Of all the lines below, output only those starting at the one with "multiplexers | 7 | 7 |" and ending at the one with "<= ~rodd & cc[0];", both ends included, exactly as written.

Collected data =
---*---
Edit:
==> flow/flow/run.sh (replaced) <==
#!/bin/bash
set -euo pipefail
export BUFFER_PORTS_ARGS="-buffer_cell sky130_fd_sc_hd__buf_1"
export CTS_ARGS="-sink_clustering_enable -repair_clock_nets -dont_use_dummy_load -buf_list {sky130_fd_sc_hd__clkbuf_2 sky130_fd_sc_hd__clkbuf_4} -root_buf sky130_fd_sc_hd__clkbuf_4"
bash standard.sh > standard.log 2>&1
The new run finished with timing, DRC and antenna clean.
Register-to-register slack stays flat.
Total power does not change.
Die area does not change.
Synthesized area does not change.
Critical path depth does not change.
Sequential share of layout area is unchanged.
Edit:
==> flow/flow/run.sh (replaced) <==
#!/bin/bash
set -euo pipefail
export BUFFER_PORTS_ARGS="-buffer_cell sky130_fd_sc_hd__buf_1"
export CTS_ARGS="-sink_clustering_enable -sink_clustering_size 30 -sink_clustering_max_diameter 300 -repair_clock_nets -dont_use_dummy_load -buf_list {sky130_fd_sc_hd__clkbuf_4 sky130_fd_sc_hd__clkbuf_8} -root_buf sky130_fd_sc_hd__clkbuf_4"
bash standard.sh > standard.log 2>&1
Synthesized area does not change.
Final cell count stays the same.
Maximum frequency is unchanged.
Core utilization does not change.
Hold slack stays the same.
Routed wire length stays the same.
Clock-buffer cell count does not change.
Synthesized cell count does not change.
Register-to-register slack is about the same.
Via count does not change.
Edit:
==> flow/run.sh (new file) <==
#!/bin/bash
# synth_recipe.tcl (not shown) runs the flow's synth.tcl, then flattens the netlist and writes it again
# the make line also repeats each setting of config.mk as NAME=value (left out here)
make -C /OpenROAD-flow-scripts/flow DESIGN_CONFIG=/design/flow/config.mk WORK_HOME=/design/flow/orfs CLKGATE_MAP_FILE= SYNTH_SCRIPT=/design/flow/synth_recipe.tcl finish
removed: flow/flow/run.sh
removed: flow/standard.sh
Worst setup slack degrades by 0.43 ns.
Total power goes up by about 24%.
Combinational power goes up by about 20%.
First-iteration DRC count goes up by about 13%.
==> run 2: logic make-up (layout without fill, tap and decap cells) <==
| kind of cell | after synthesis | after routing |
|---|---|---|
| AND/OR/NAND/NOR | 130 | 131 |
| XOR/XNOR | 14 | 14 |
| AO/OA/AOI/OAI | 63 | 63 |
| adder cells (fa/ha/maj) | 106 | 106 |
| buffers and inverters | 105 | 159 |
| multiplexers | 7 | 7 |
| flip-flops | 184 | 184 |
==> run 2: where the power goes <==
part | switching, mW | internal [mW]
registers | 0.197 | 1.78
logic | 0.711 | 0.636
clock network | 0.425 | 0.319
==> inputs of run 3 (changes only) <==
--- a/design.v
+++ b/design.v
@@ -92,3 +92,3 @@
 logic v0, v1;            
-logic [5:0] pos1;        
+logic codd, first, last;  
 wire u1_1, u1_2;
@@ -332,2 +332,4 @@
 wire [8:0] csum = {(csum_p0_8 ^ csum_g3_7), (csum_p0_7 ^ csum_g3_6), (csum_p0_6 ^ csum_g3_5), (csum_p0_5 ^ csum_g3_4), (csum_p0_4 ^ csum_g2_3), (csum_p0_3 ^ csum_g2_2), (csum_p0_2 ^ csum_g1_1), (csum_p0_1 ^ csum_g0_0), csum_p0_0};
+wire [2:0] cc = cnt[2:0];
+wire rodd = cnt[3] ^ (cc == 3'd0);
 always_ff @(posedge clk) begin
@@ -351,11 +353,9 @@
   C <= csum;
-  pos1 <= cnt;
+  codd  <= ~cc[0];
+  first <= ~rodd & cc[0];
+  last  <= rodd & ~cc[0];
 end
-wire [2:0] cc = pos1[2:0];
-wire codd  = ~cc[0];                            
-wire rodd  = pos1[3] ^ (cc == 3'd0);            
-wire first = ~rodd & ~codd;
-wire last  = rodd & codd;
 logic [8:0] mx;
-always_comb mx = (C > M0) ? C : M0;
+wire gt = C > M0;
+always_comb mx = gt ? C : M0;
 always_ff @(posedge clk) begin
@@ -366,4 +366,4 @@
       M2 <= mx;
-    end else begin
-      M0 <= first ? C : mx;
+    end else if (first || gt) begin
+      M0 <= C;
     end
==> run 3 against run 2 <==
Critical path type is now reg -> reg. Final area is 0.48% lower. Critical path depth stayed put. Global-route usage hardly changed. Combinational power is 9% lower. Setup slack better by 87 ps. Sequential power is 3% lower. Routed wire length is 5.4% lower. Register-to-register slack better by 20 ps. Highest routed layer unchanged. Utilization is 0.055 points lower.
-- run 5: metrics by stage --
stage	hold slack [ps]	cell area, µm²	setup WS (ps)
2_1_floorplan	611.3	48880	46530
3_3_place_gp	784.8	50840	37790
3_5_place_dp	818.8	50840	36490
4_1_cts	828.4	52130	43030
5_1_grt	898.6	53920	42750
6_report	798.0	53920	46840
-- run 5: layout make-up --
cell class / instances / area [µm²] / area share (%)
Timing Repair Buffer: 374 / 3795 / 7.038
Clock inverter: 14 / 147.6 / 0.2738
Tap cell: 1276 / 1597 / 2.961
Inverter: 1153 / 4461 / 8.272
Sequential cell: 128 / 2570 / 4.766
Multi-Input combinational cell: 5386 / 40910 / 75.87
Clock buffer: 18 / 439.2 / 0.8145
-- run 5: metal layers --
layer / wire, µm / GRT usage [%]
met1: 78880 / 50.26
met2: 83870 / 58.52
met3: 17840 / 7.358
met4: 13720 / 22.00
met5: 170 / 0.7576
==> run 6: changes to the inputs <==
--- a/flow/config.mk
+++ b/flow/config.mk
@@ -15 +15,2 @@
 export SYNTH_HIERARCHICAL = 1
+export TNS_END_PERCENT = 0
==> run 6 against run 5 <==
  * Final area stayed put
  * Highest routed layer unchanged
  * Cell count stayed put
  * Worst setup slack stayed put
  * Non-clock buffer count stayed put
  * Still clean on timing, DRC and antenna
Context: an optimization exercise on an open-source flow, tuned for small area, a short achievable clock period and few clock cycles per item. The choices shown serve that exercise and are no tape-out recipe.
In this exercise RTL edits were held to simulation tests only and were not proved equivalent to the original.
Power figures rest on the tool's default switching activity, not on a simulated workload.

==> inputs of 11-14 <==
## vmicro16_core
module vmicro16_core # (
    parameter DATA_WIDTH = 16,
    parameter CORE_ID    = 0
) (
    input         clk,
    input         reset,
    output [7:0]  dbug,
    output        halt,
    input  [7:0]   ints,
    input  [127:0] ints_data,
    output [7:0]   ints_ack,
    output reg [22:0] w_PADDR,
    output reg        w_PWRITE,
    output reg        w_PSELx,
    output reg        w_PENABLE,
    output reg [15:0] w_PWDATA,
    input      [15:0] w_PRDATA,
    input             w_PREADY,
    output [22:0] w2_PADDR,
    output        w2_PWRITE,
    output        w2_PSELx,
    output        w2_PENABLE,
    output [15:0] w2_PWDATA,
    input  [15:0] w2_PRDATA,
    input         w2_PREADY
);
    reg  [15:0] regs [0:7];
    reg  [3:0]  flags;               
    reg  [15:0] tim0 [0:63];         
    reg  [15:0] intv [0:7];          
    reg  [7:0]  intm;                
    reg         freq;                
    reg  [11:0] faddr;               
    reg  [11:0] rtgt;                
    reg         rpend;
    reg         fdrop;               
    reg  [15:0] ir, sb;              
    reg         iv, sv;
  ...
export LEC_CHECK = 0
export CAP_MARGIN = 20
export CORE_MARGIN = 2
export CORE_UTILIZATION = 40
export SETUP_SLACK_MARGIN = 5
export SLEW_MARGIN = 20
create_clock -name core_clock -period 10.0 [get_ports {clk}]
standard.sh (not shown) runs the stock make flow with config.mk's settings and CLKGATE_MAP_FILE= SYNTH_SCRIPT=/design/flow/synth_recipe.tcl, a recipe that flattens the netlist after the stock synthesis.
==> flow/flow/run.sh <==
#!/bin/bash
# The standard layout, with the timing repair aiming further below the clock
# period than config.mk's settings allow.
set -euo pipefail
bash standard.sh SETUP_SLACK_MARGIN=7 finish > standard.log 2>&1
==> 10-04: changes against 11-14 <==
--- a/flow/design.v
+++ b/flow/design.v
@@ -40,26 +40,18 @@
     reg  [21:0] ec;                  
     reg         ex_res;              
     reg         dres;                
     reg         ev;
     reg  [15:0] opA, opB;            
-    reg  [15:0] mA, mB;              
-    reg  [15:0] lA, lB;              
-    reg  [15:0] sD;                  
     reg         pl;                  
     reg  [2:0]  pl_rd;               
     reg         ld_rdy;              
     reg  [15:0] ld_data;
     reg         mph;                 
     reg  [15:0] ms, mc;              
     reg  [7:0]  mhs, mhc;
     reg  [5:0]  prevb;               
-    reg  [15:0] eaddr;               
-    reg         e_sub;               
-    reg  [15:0] e_y;                 
-    reg  [4:0]  e_reg;               
-    reg  [5:0]  e_rda6;              
     assign w2_PADDR   = {11'd0, faddr};
     assign w2_PSELx   = freq;
     assign w2_PENABLE = freq;
     assign w2_PWRITE  = 1'b0;
     assign w2_PWDATA  = 16'd0;
@@ -137,41 +129,42 @@
     wire ar_sub   = ec[19];
     wire ar_res   = ec[20];              
     wire ar_imm   = ec[21];              
     wire [15:0] A = opA;
     wire [15:0] B = opB;
-    wire [15:0] ar_sum  = A + (B ^ {16{e_sub}}) + e_y;
+    wire [15:0] ar_i    = ar_imm ? {12'd0, s5[3:0]} : 16'd0;
+    wire [15:0] ar_sum  = ar_sub ? (A - B - ar_i) : (A + B + ar_i);
     wire [16:0] cmp_t   = {1'b0, A} - {1'b0, B};
     wire [3:0]  cmp_f   = {cmp_t[15], (cmp_t[15:0] == 16'd0), 1'b0,
                            cmp_t[16] ^ cmp_t[15]};
     reg  [15:0] bit_res;
     always @(*)
         case (s5)
-            5'd0:    bit_res = lA | lB;
-            5'd1:    bit_res = lA ^ lB;
-            5'd2:    bit_res = lA & lB;
-            5'd3:    bit_res = ~lB;
-            5'd4:    bit_res = lA << lB;
-            5'd5:    bit_res = lA >> lB;
+            5'd0:    bit_res = A | B;
+            5'd1:    bit_res = A ^ B;
+            5'd2:    bit_res = A & B;
+            5'd3:    bit_res = ~B;
+            5'd4:    bit_res = A << B;
+            5'd5:    bit_res = A >> B;
             default: bit_res = 16'd0;
         endcase
-    wire [15:0] pp0 = mB[0] ? mA << 0 : 16'd0;
-    wire [15:0] pp1 = mB[1] ? mA << 1 : 16'd0;
-    wire [15:0] pp2 = mB[2] ? mA << 2 : 16'd0;
-    wire [15:0] pp3 = mB[3] ? mA << 3 : 16'd0;
-    wire [15:0] pp4 = mB[4] ? mA << 4 : 16'd0;
-    wire [15:0] pp5 = mB[5] ? mA << 5 : 16'd0;
-    wire [15:0] pp6 = mB[6] ? mA << 6 : 16'd0;
-    wire [15:0] pp7 = mB[7] ? mA << 7 : 16'd0;
-    wire [7:0]  pp8 = mB[8] ? mA[7:0] << 0 : 8'd0;
-    wire [7:0]  pp9 = mB[9] ? mA[7:0] << 1 : 8'd0;
-    wire [7:0]  pp10 = mB[10] ? mA[7:0] << 2 : 8'd0;
-    wire [7:0]  pp11 = mB[11] ? mA[7:0] << 3 : 8'd0;
-    wire [7:0]  pp12 = mB[12] ? mA[7:0] << 4 : 8'd0;
-    wire [7:0]  pp13 = mB[13] ? mA[7:0] << 5 : 8'd0;
-    wire [7:0]  pp14 = mB[14] ? mA[7:0] << 6 : 8'd0;
-    wire [7:0]  pp15 = mB[15] ? mA[7:0] << 7 : 8'd0;
+    wire [15:0] pp0 = B[0] ? A << 0 : 16'd0;
+    wire [15:0] pp1 = B[1] ? A << 1 : 16'd0;
+    wire [15:0] pp2 = B[2] ? A << 2 : 16'd0;
+    wire [15:0] pp3 = B[3] ? A << 3 : 16'd0;
+    wire [15:0] pp4 = B[4] ? A << 4 : 16'd0;
+    wire [15:0] pp5 = B[5] ? A << 5 : 16'd0;
+    wire [15:0] pp6 = B[6] ? A << 6 : 16'd0;
+    wire [15:0] pp7 = B[7] ? A << 7 : 16'd0;
+    wire [7:0]  pp8 = B[8] ? A[7:0] << 0 : 8'd0;
+    wire [7:0]  pp9 = B[9] ? A[7:0] << 1 : 8'd0;
+    wire [7:0]  pp10 = B[10] ? A[7:0] << 2 : 8'd0;
+    wire [7:0]  pp11 = B[11] ? A[7:0] << 3 : 8'd0;
+    wire [7:0]  pp12 = B[12] ? A[7:0] << 4 : 8'd0;
+    wire [7:0]  pp13 = B[13] ? A[7:0] << 5 : 8'd0;
+    wire [7:0]  pp14 = B[14] ? A[7:0] << 6 : 8'd0;
+    wire [7:0]  pp15 = B[15] ? A[7:0] << 7 : 8'd0;
     wire [15:0] cl0s = pp0 ^ pp1 ^ pp2;
     wire [15:0] cl0c = ((pp0 & pp1) | (pp0 & pp2) | (pp1 & pp2)) << 1;
     wire [15:0] cl1s = pp3 ^ pp4 ^ pp5;
     wire [15:0] cl1c = ((pp3 & pp4) | (pp3 & pp5) | (pp4 & pp5)) << 1;
     wire [15:0] cl2s = cl0s ^ cl0c ^ cl1s;
@@ -215,26 +208,27 @@
         if (op_movi)                   alu_res = {8'd0, imm8};
         if (ar_res)                    alu_res = ar_sum;
         if (op_setc)                   alu_res = {15'd0, cond_ok(flags, B[7:0])};
         if (op_mult)                   alu_res = mul_res;
     end
-    wire [15:0] addr    = eaddr;
-    wire        tim0_en = e_reg[0];
-    wire        sreg_en = e_reg[1];
-    wire        intv_en = e_reg[2];
-    wire        intm_en = e_reg[3];
-    wire        apb_en  = e_reg[4];
+    wire [15:0] addr    = B + {{11{s5[4]}}, s5};
+    wire        tim0_en = ~addr[12] & ~addr[9] & ~addr[7];
+    wire        sreg_en = addr[7] & ~addr[5] & ~addr[4];
+    wire        intv_en = addr[8] & ~addr[3];
+    wire        intm_en = addr[8] & addr[3];
+    wire        apb_en  = ~(tim0_en | sreg_en | intv_en | intm_en);
     reg  [15:0] sr_val;
     always @(*)
         case (addr[2:0])
             3'd0:    sr_val = CORE_ID;
             3'd1:    sr_val = 16'd32;
             3'd2:    sr_val = 16'd4096;
             3'd3:    sr_val = 16'd9;
             default: sr_val = 16'd0;
         endcase
-    wire [15:0] loc_rd = tim0_en ? tim0[e_rda6] :
+    wire [5:0]  rd_a6  = op_swex ? prevb + {s5[4], s5} : addr[5:0];
+    wire [15:0] loc_rd = tim0_en ? tim0[rd_a6] :
                          sreg_en ? sr_val :
                          intv_en ? intv[addr[2:0]] :
                                    {8'd0, intm};
     wire busy     = w_PSELx;
     wire bus_done = w_PSELx & w_PENABLE & w_PREADY;
@@ -251,35 +245,34 @@
     wire [15:0] e_wdata = is_ld ? loc_rd : alu_res;
     wire        wp_en   = (e_go & has_we) | pl_done;
     wire [2:0]  wp_idx  = pl_done ? pl_rd : rd;
     wire [15:0] wp_data = pl_done ? ld_data : e_wdata;
     wire        loc_we  = e_go & is_st;
-    reg reset_q;
-    always @(posedge clk)
-        reset_q <= reset;
     integer i;
     always @(posedge clk)
-        if (reset_q) begin
+        if (reset) begin
             for (i = 0; i < 8; i = i + 1)
                 regs[i] <= 16'd0;
             flags <= 4'd0;
             prevb <= 6'd0;
         end else begin
             if (wp_en)
                 regs[wp_idx] <= wp_data;
             if (e_go & op_cmp)
                 flags <= cmp_f;
             if (e_go)
-                prevb <= e_prevb;
+                prevb <= (op_movi | op_br) ? imm8[5:0] :
+                         ar_imm ? B[5:0] + s5[3:0] :
+                         B[5:0];
         end
     always @(posedge clk) begin
         if (loc_we & tim0_en)
-            tim0[addr[5:0]] <= sD;
+            tim0[addr[5:0]] <= A;
         if (loc_we & intv_en)
-            intv[addr[2:0]] <= sD;
+            intv[addr[2:0]] <= A;
         if (loc_we & intm_en)
-            intm <= sD[7:0];
+            intm <= A[7:0];
     end
     always @(posedge clk)
         if (reset) begin
             w_PSELx   <= 1'b0;
             w_PENABLE <= 1'b0;
@@ -310,37 +303,18 @@
             pl_rd <= rd;
     always @(posedge clk)
         if (issue_bus) begin
             w_PADDR  <= {op_lwex, op_swex, 5'd0, addr};
             w_PWRITE <= is_st;
-            w_PWDATA <= sD;
+            w_PWDATA <= A;
         end
     wire [2:0]  d_rd = ir[10:8];
     wire [2:0]  d_ra = ir[7:5];
     wire [15:0] d_A  = (wp_en && wp_idx == d_rd) ? wp_data : regs[d_rd];
     wire [15:0] d_B  = (wp_en && wp_idx == d_ra) ? wp_data : regs[d_ra];
     wire        e_free = ~ev | e_go;
-    wire [5:0]  e_prevb  = (op_movi | op_br) ? imm8[5:0] :
-                           ar_imm ? B[5:0] + s5[3:0] : B[5:0];
-    wire [21:0] d_dec    = decode(ir);
-    wire [15:0] d_i      = d_dec[21] ? {12'd0, ir[3:0]} : 16'd0;
-    wire [15:0] d_y      = d_dec[19] ? 16'd1 - d_i : d_i;
-    wire        e_wr_ra  = ev & has_we & (rd == d_ra);
-    wire        d_ld_ra  = pl & (pl_rd == d_ra);
-    wire        d_mstall = d_dec[14] & ((e_wr_ra & ~op_movi) | (d_ld_ra & ~ld_rdy));
-    wire [15:0] d_base   = e_wr_ra ? {8'd0, imm8} :
-                           d_ld_ra ? ld_data : regs[d_ra];
-    wire [15:0] d_addr   = d_base + {{11{ir[4]}}, ir[4:0]};
-    wire        d_tim0   = ~d_addr[12] & ~d_addr[9] & ~d_addr[7];
-    wire        d_sreg   = d_addr[7] & ~d_addr[5] & ~d_addr[4];
-    wire        d_intv   = d_addr[8] & ~d_addr[3];
-    wire        d_intm   = d_addr[8] & d_addr[3];
-    wire        d_apb    = ~(d_tim0 | d_sreg | d_intv | d_intm);
-    wire [5:0]  d_prevb  = ev ? e_prevb : prevb;
-    wire [5:0]  d_rda6   = d_dec[12] ? d_prevb + {ir[4], ir[4:0]} : d_addr[5:0];
-    wire        d_mult = (ir[15:11] == 5'b01011);
-    wire        d_go   = iv & e_free & ~redirect & ~d_mstall;
+    wire        d_go   = iv & e_free & ~redirect;
     wire        d_br     = iv & (ir[15:11] == 5'b01000);
     wire        e_wr_rd  = ev & has_we & (rd == d_rd);
     wire        d_tgt_ok = ~(ev & op_cmp) & ~(pl & (pl_rd == d_rd)) &
                            (~e_wr_rd | op_movi);
     wire [11:0] d_tgt    = e_wr_rd ? {4'd0, imm8} : regs[d_rd][11:0];
@@ -353,46 +327,17 @@
             ev <= d_go;
     always @(posedge clk) begin
         if (d_go)
             ex <= ir;
         if (d_go)
-            ec <= d_dec;
-        if (d_go) begin
-            e_sub  <= d_dec[19];
-            e_y    <= d_y;
-            eaddr  <= d_addr;
-            e_reg  <= {d_apb, d_intm, d_intv, d_sreg, d_tim0};
-            e_rda6 <= d_rda6;
-        end
+            ec <= decode(ir);
         if (d_go)
             ex_res <= dres | d_res;
         if (d_go)
             opA <= d_A;
         else if (pl_done & (rd == pl_rd))
             opA <= ld_data;
-        if (d_go & d_mult) begin
-            mA <= d_A;
-            mB <= d_B;
-        end else if (pl_done & op_mult) begin
-            if (rd == pl_rd)
-                mA <= ld_data;
-            if (ex[7:5] == pl_rd)
-                mB <= ld_data;
-        end
-        if (d_go & d_dec[2]) begin
-            lA <= d_A;
-            lB <= d_B;
-        end else if (pl_done & op_bit) begin
-            if (rd == pl_rd)
-                lA <= ld_data;
-            if (ex[7:5] == pl_rd)
-                lB <= ld_data;
-        end
-        if (d_go & d_dec[15])
-            sD <= d_A;
-        else if (pl_done & is_st & (rd == pl_rd))
-            sD <= ld_data;
         if (d_go)
             opB <= d_B;
         else if (pl_done & (ex[7:5] == pl_rd))
             opB <= ld_data;
     end
==> flow/run.sh (new file) <==
#!/bin/bash
# synth_recipe.tcl (not shown) runs the flow's synth.tcl, then flattens the netlist and writes it again
# the make line also repeats each setting of config.mk as NAME=value (left out here)
make -C /OpenROAD-flow-scripts/flow DESIGN_CONFIG=/design/flow/config.mk WORK_HOME=/design/flow/orfs CLKGATE_MAP_FILE= SYNTH_SCRIPT=/design/flow/synth_recipe.tcl finish
removed: flow/flow/run.sh
removed: flow/standard.sh
==> out/summary.md <==
Counting tap cells, the placed design contains a total of 7374 instances. The logs give 0.245 for the total routing usage reported by global routing and 102 for the post-synthesis cell type count. The run finished with no timing, DRC or antenna violations.

The number of nets in the layout was 5846; the count of cells resized by post-cts repair was 874. Ranked by instance count, the synthesized netlist is headed by 1560 x sky130_fd_sc_hd__edfxtp_1, 418 x sky130_fd_sc_hd__mux4_2, 334 x sky130_fd_sc_hd__nor2_1, 291 x sky130_fd_sc_hd__nand2_1, 227 x sky130_fd_sc_hd__inv_1. Counting stages on the worst path, the most repeated cell is sky130_fd_sc_hd__buf_6. Compared with the post-synthesis result, the final layout area differs by 24.3%.

Walking the worst path, the cells encountered are buf_6 -> buf_6 -> xnor2_2 -> fa_1 -> inv_2 -> ha_4 -> o21a_1 -> o211ai_1 -> buf_4 -> a211oi_4 -> nor3_2 -> or4_4 -> a32oi_4 -> buf_6 -> a2bb2oi_4 -> o22a_1. The relative area of clock buffers and inverters in the final design is 0.0562. Number of sinks driven by the clock tree: 1647. The first global-routing pass estimated 347000 microns of wire. Summed area of non-filler cells in the final layout: 96000 sq um.

In this run the power spent charging and discharging nets is 4.46 mW. The number of cells on the critical path was 16; the achievable clock frequency was 241 MHz.
the above is filed under 11-14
---*---
YOUR SOLUTION =
| multiplexers | 7 | 7 |
| flip-flops | 184 | 184 |
==> run 2: where the power goes <==
part | switching, mW | internal [mW]
registers | 0.197 | 1.78
logic | 0.711 | 0.636
clock network | 0.425 | 0.319
==> inputs of run 3 (changes only) <==
--- a/design.v
+++ b/design.v
@@ -92,3 +92,3 @@
 logic v0, v1;            
-logic [5:0] pos1;        
+logic codd, first, last;  
 wire u1_1, u1_2;
@@ -332,2 +332,4 @@
 wire [8:0] csum = {(csum_p0_8 ^ csum_g3_7), (csum_p0_7 ^ csum_g3_6), (csum_p0_6 ^ csum_g3_5), (csum_p0_5 ^ csum_g3_4), (csum_p0_4 ^ csum_g2_3), (csum_p0_3 ^ csum_g2_2), (csum_p0_2 ^ csum_g1_1), (csum_p0_1 ^ csum_g0_0), csum_p0_0};
+wire [2:0] cc = cnt[2:0];
+wire rodd = cnt[3] ^ (cc == 3'd0);
 always_ff @(posedge clk) begin
@@ -351,11 +353,9 @@
   C <= csum;
-  pos1 <= cnt;
+  codd  <= ~cc[0];
+  first <= ~rodd & cc[0];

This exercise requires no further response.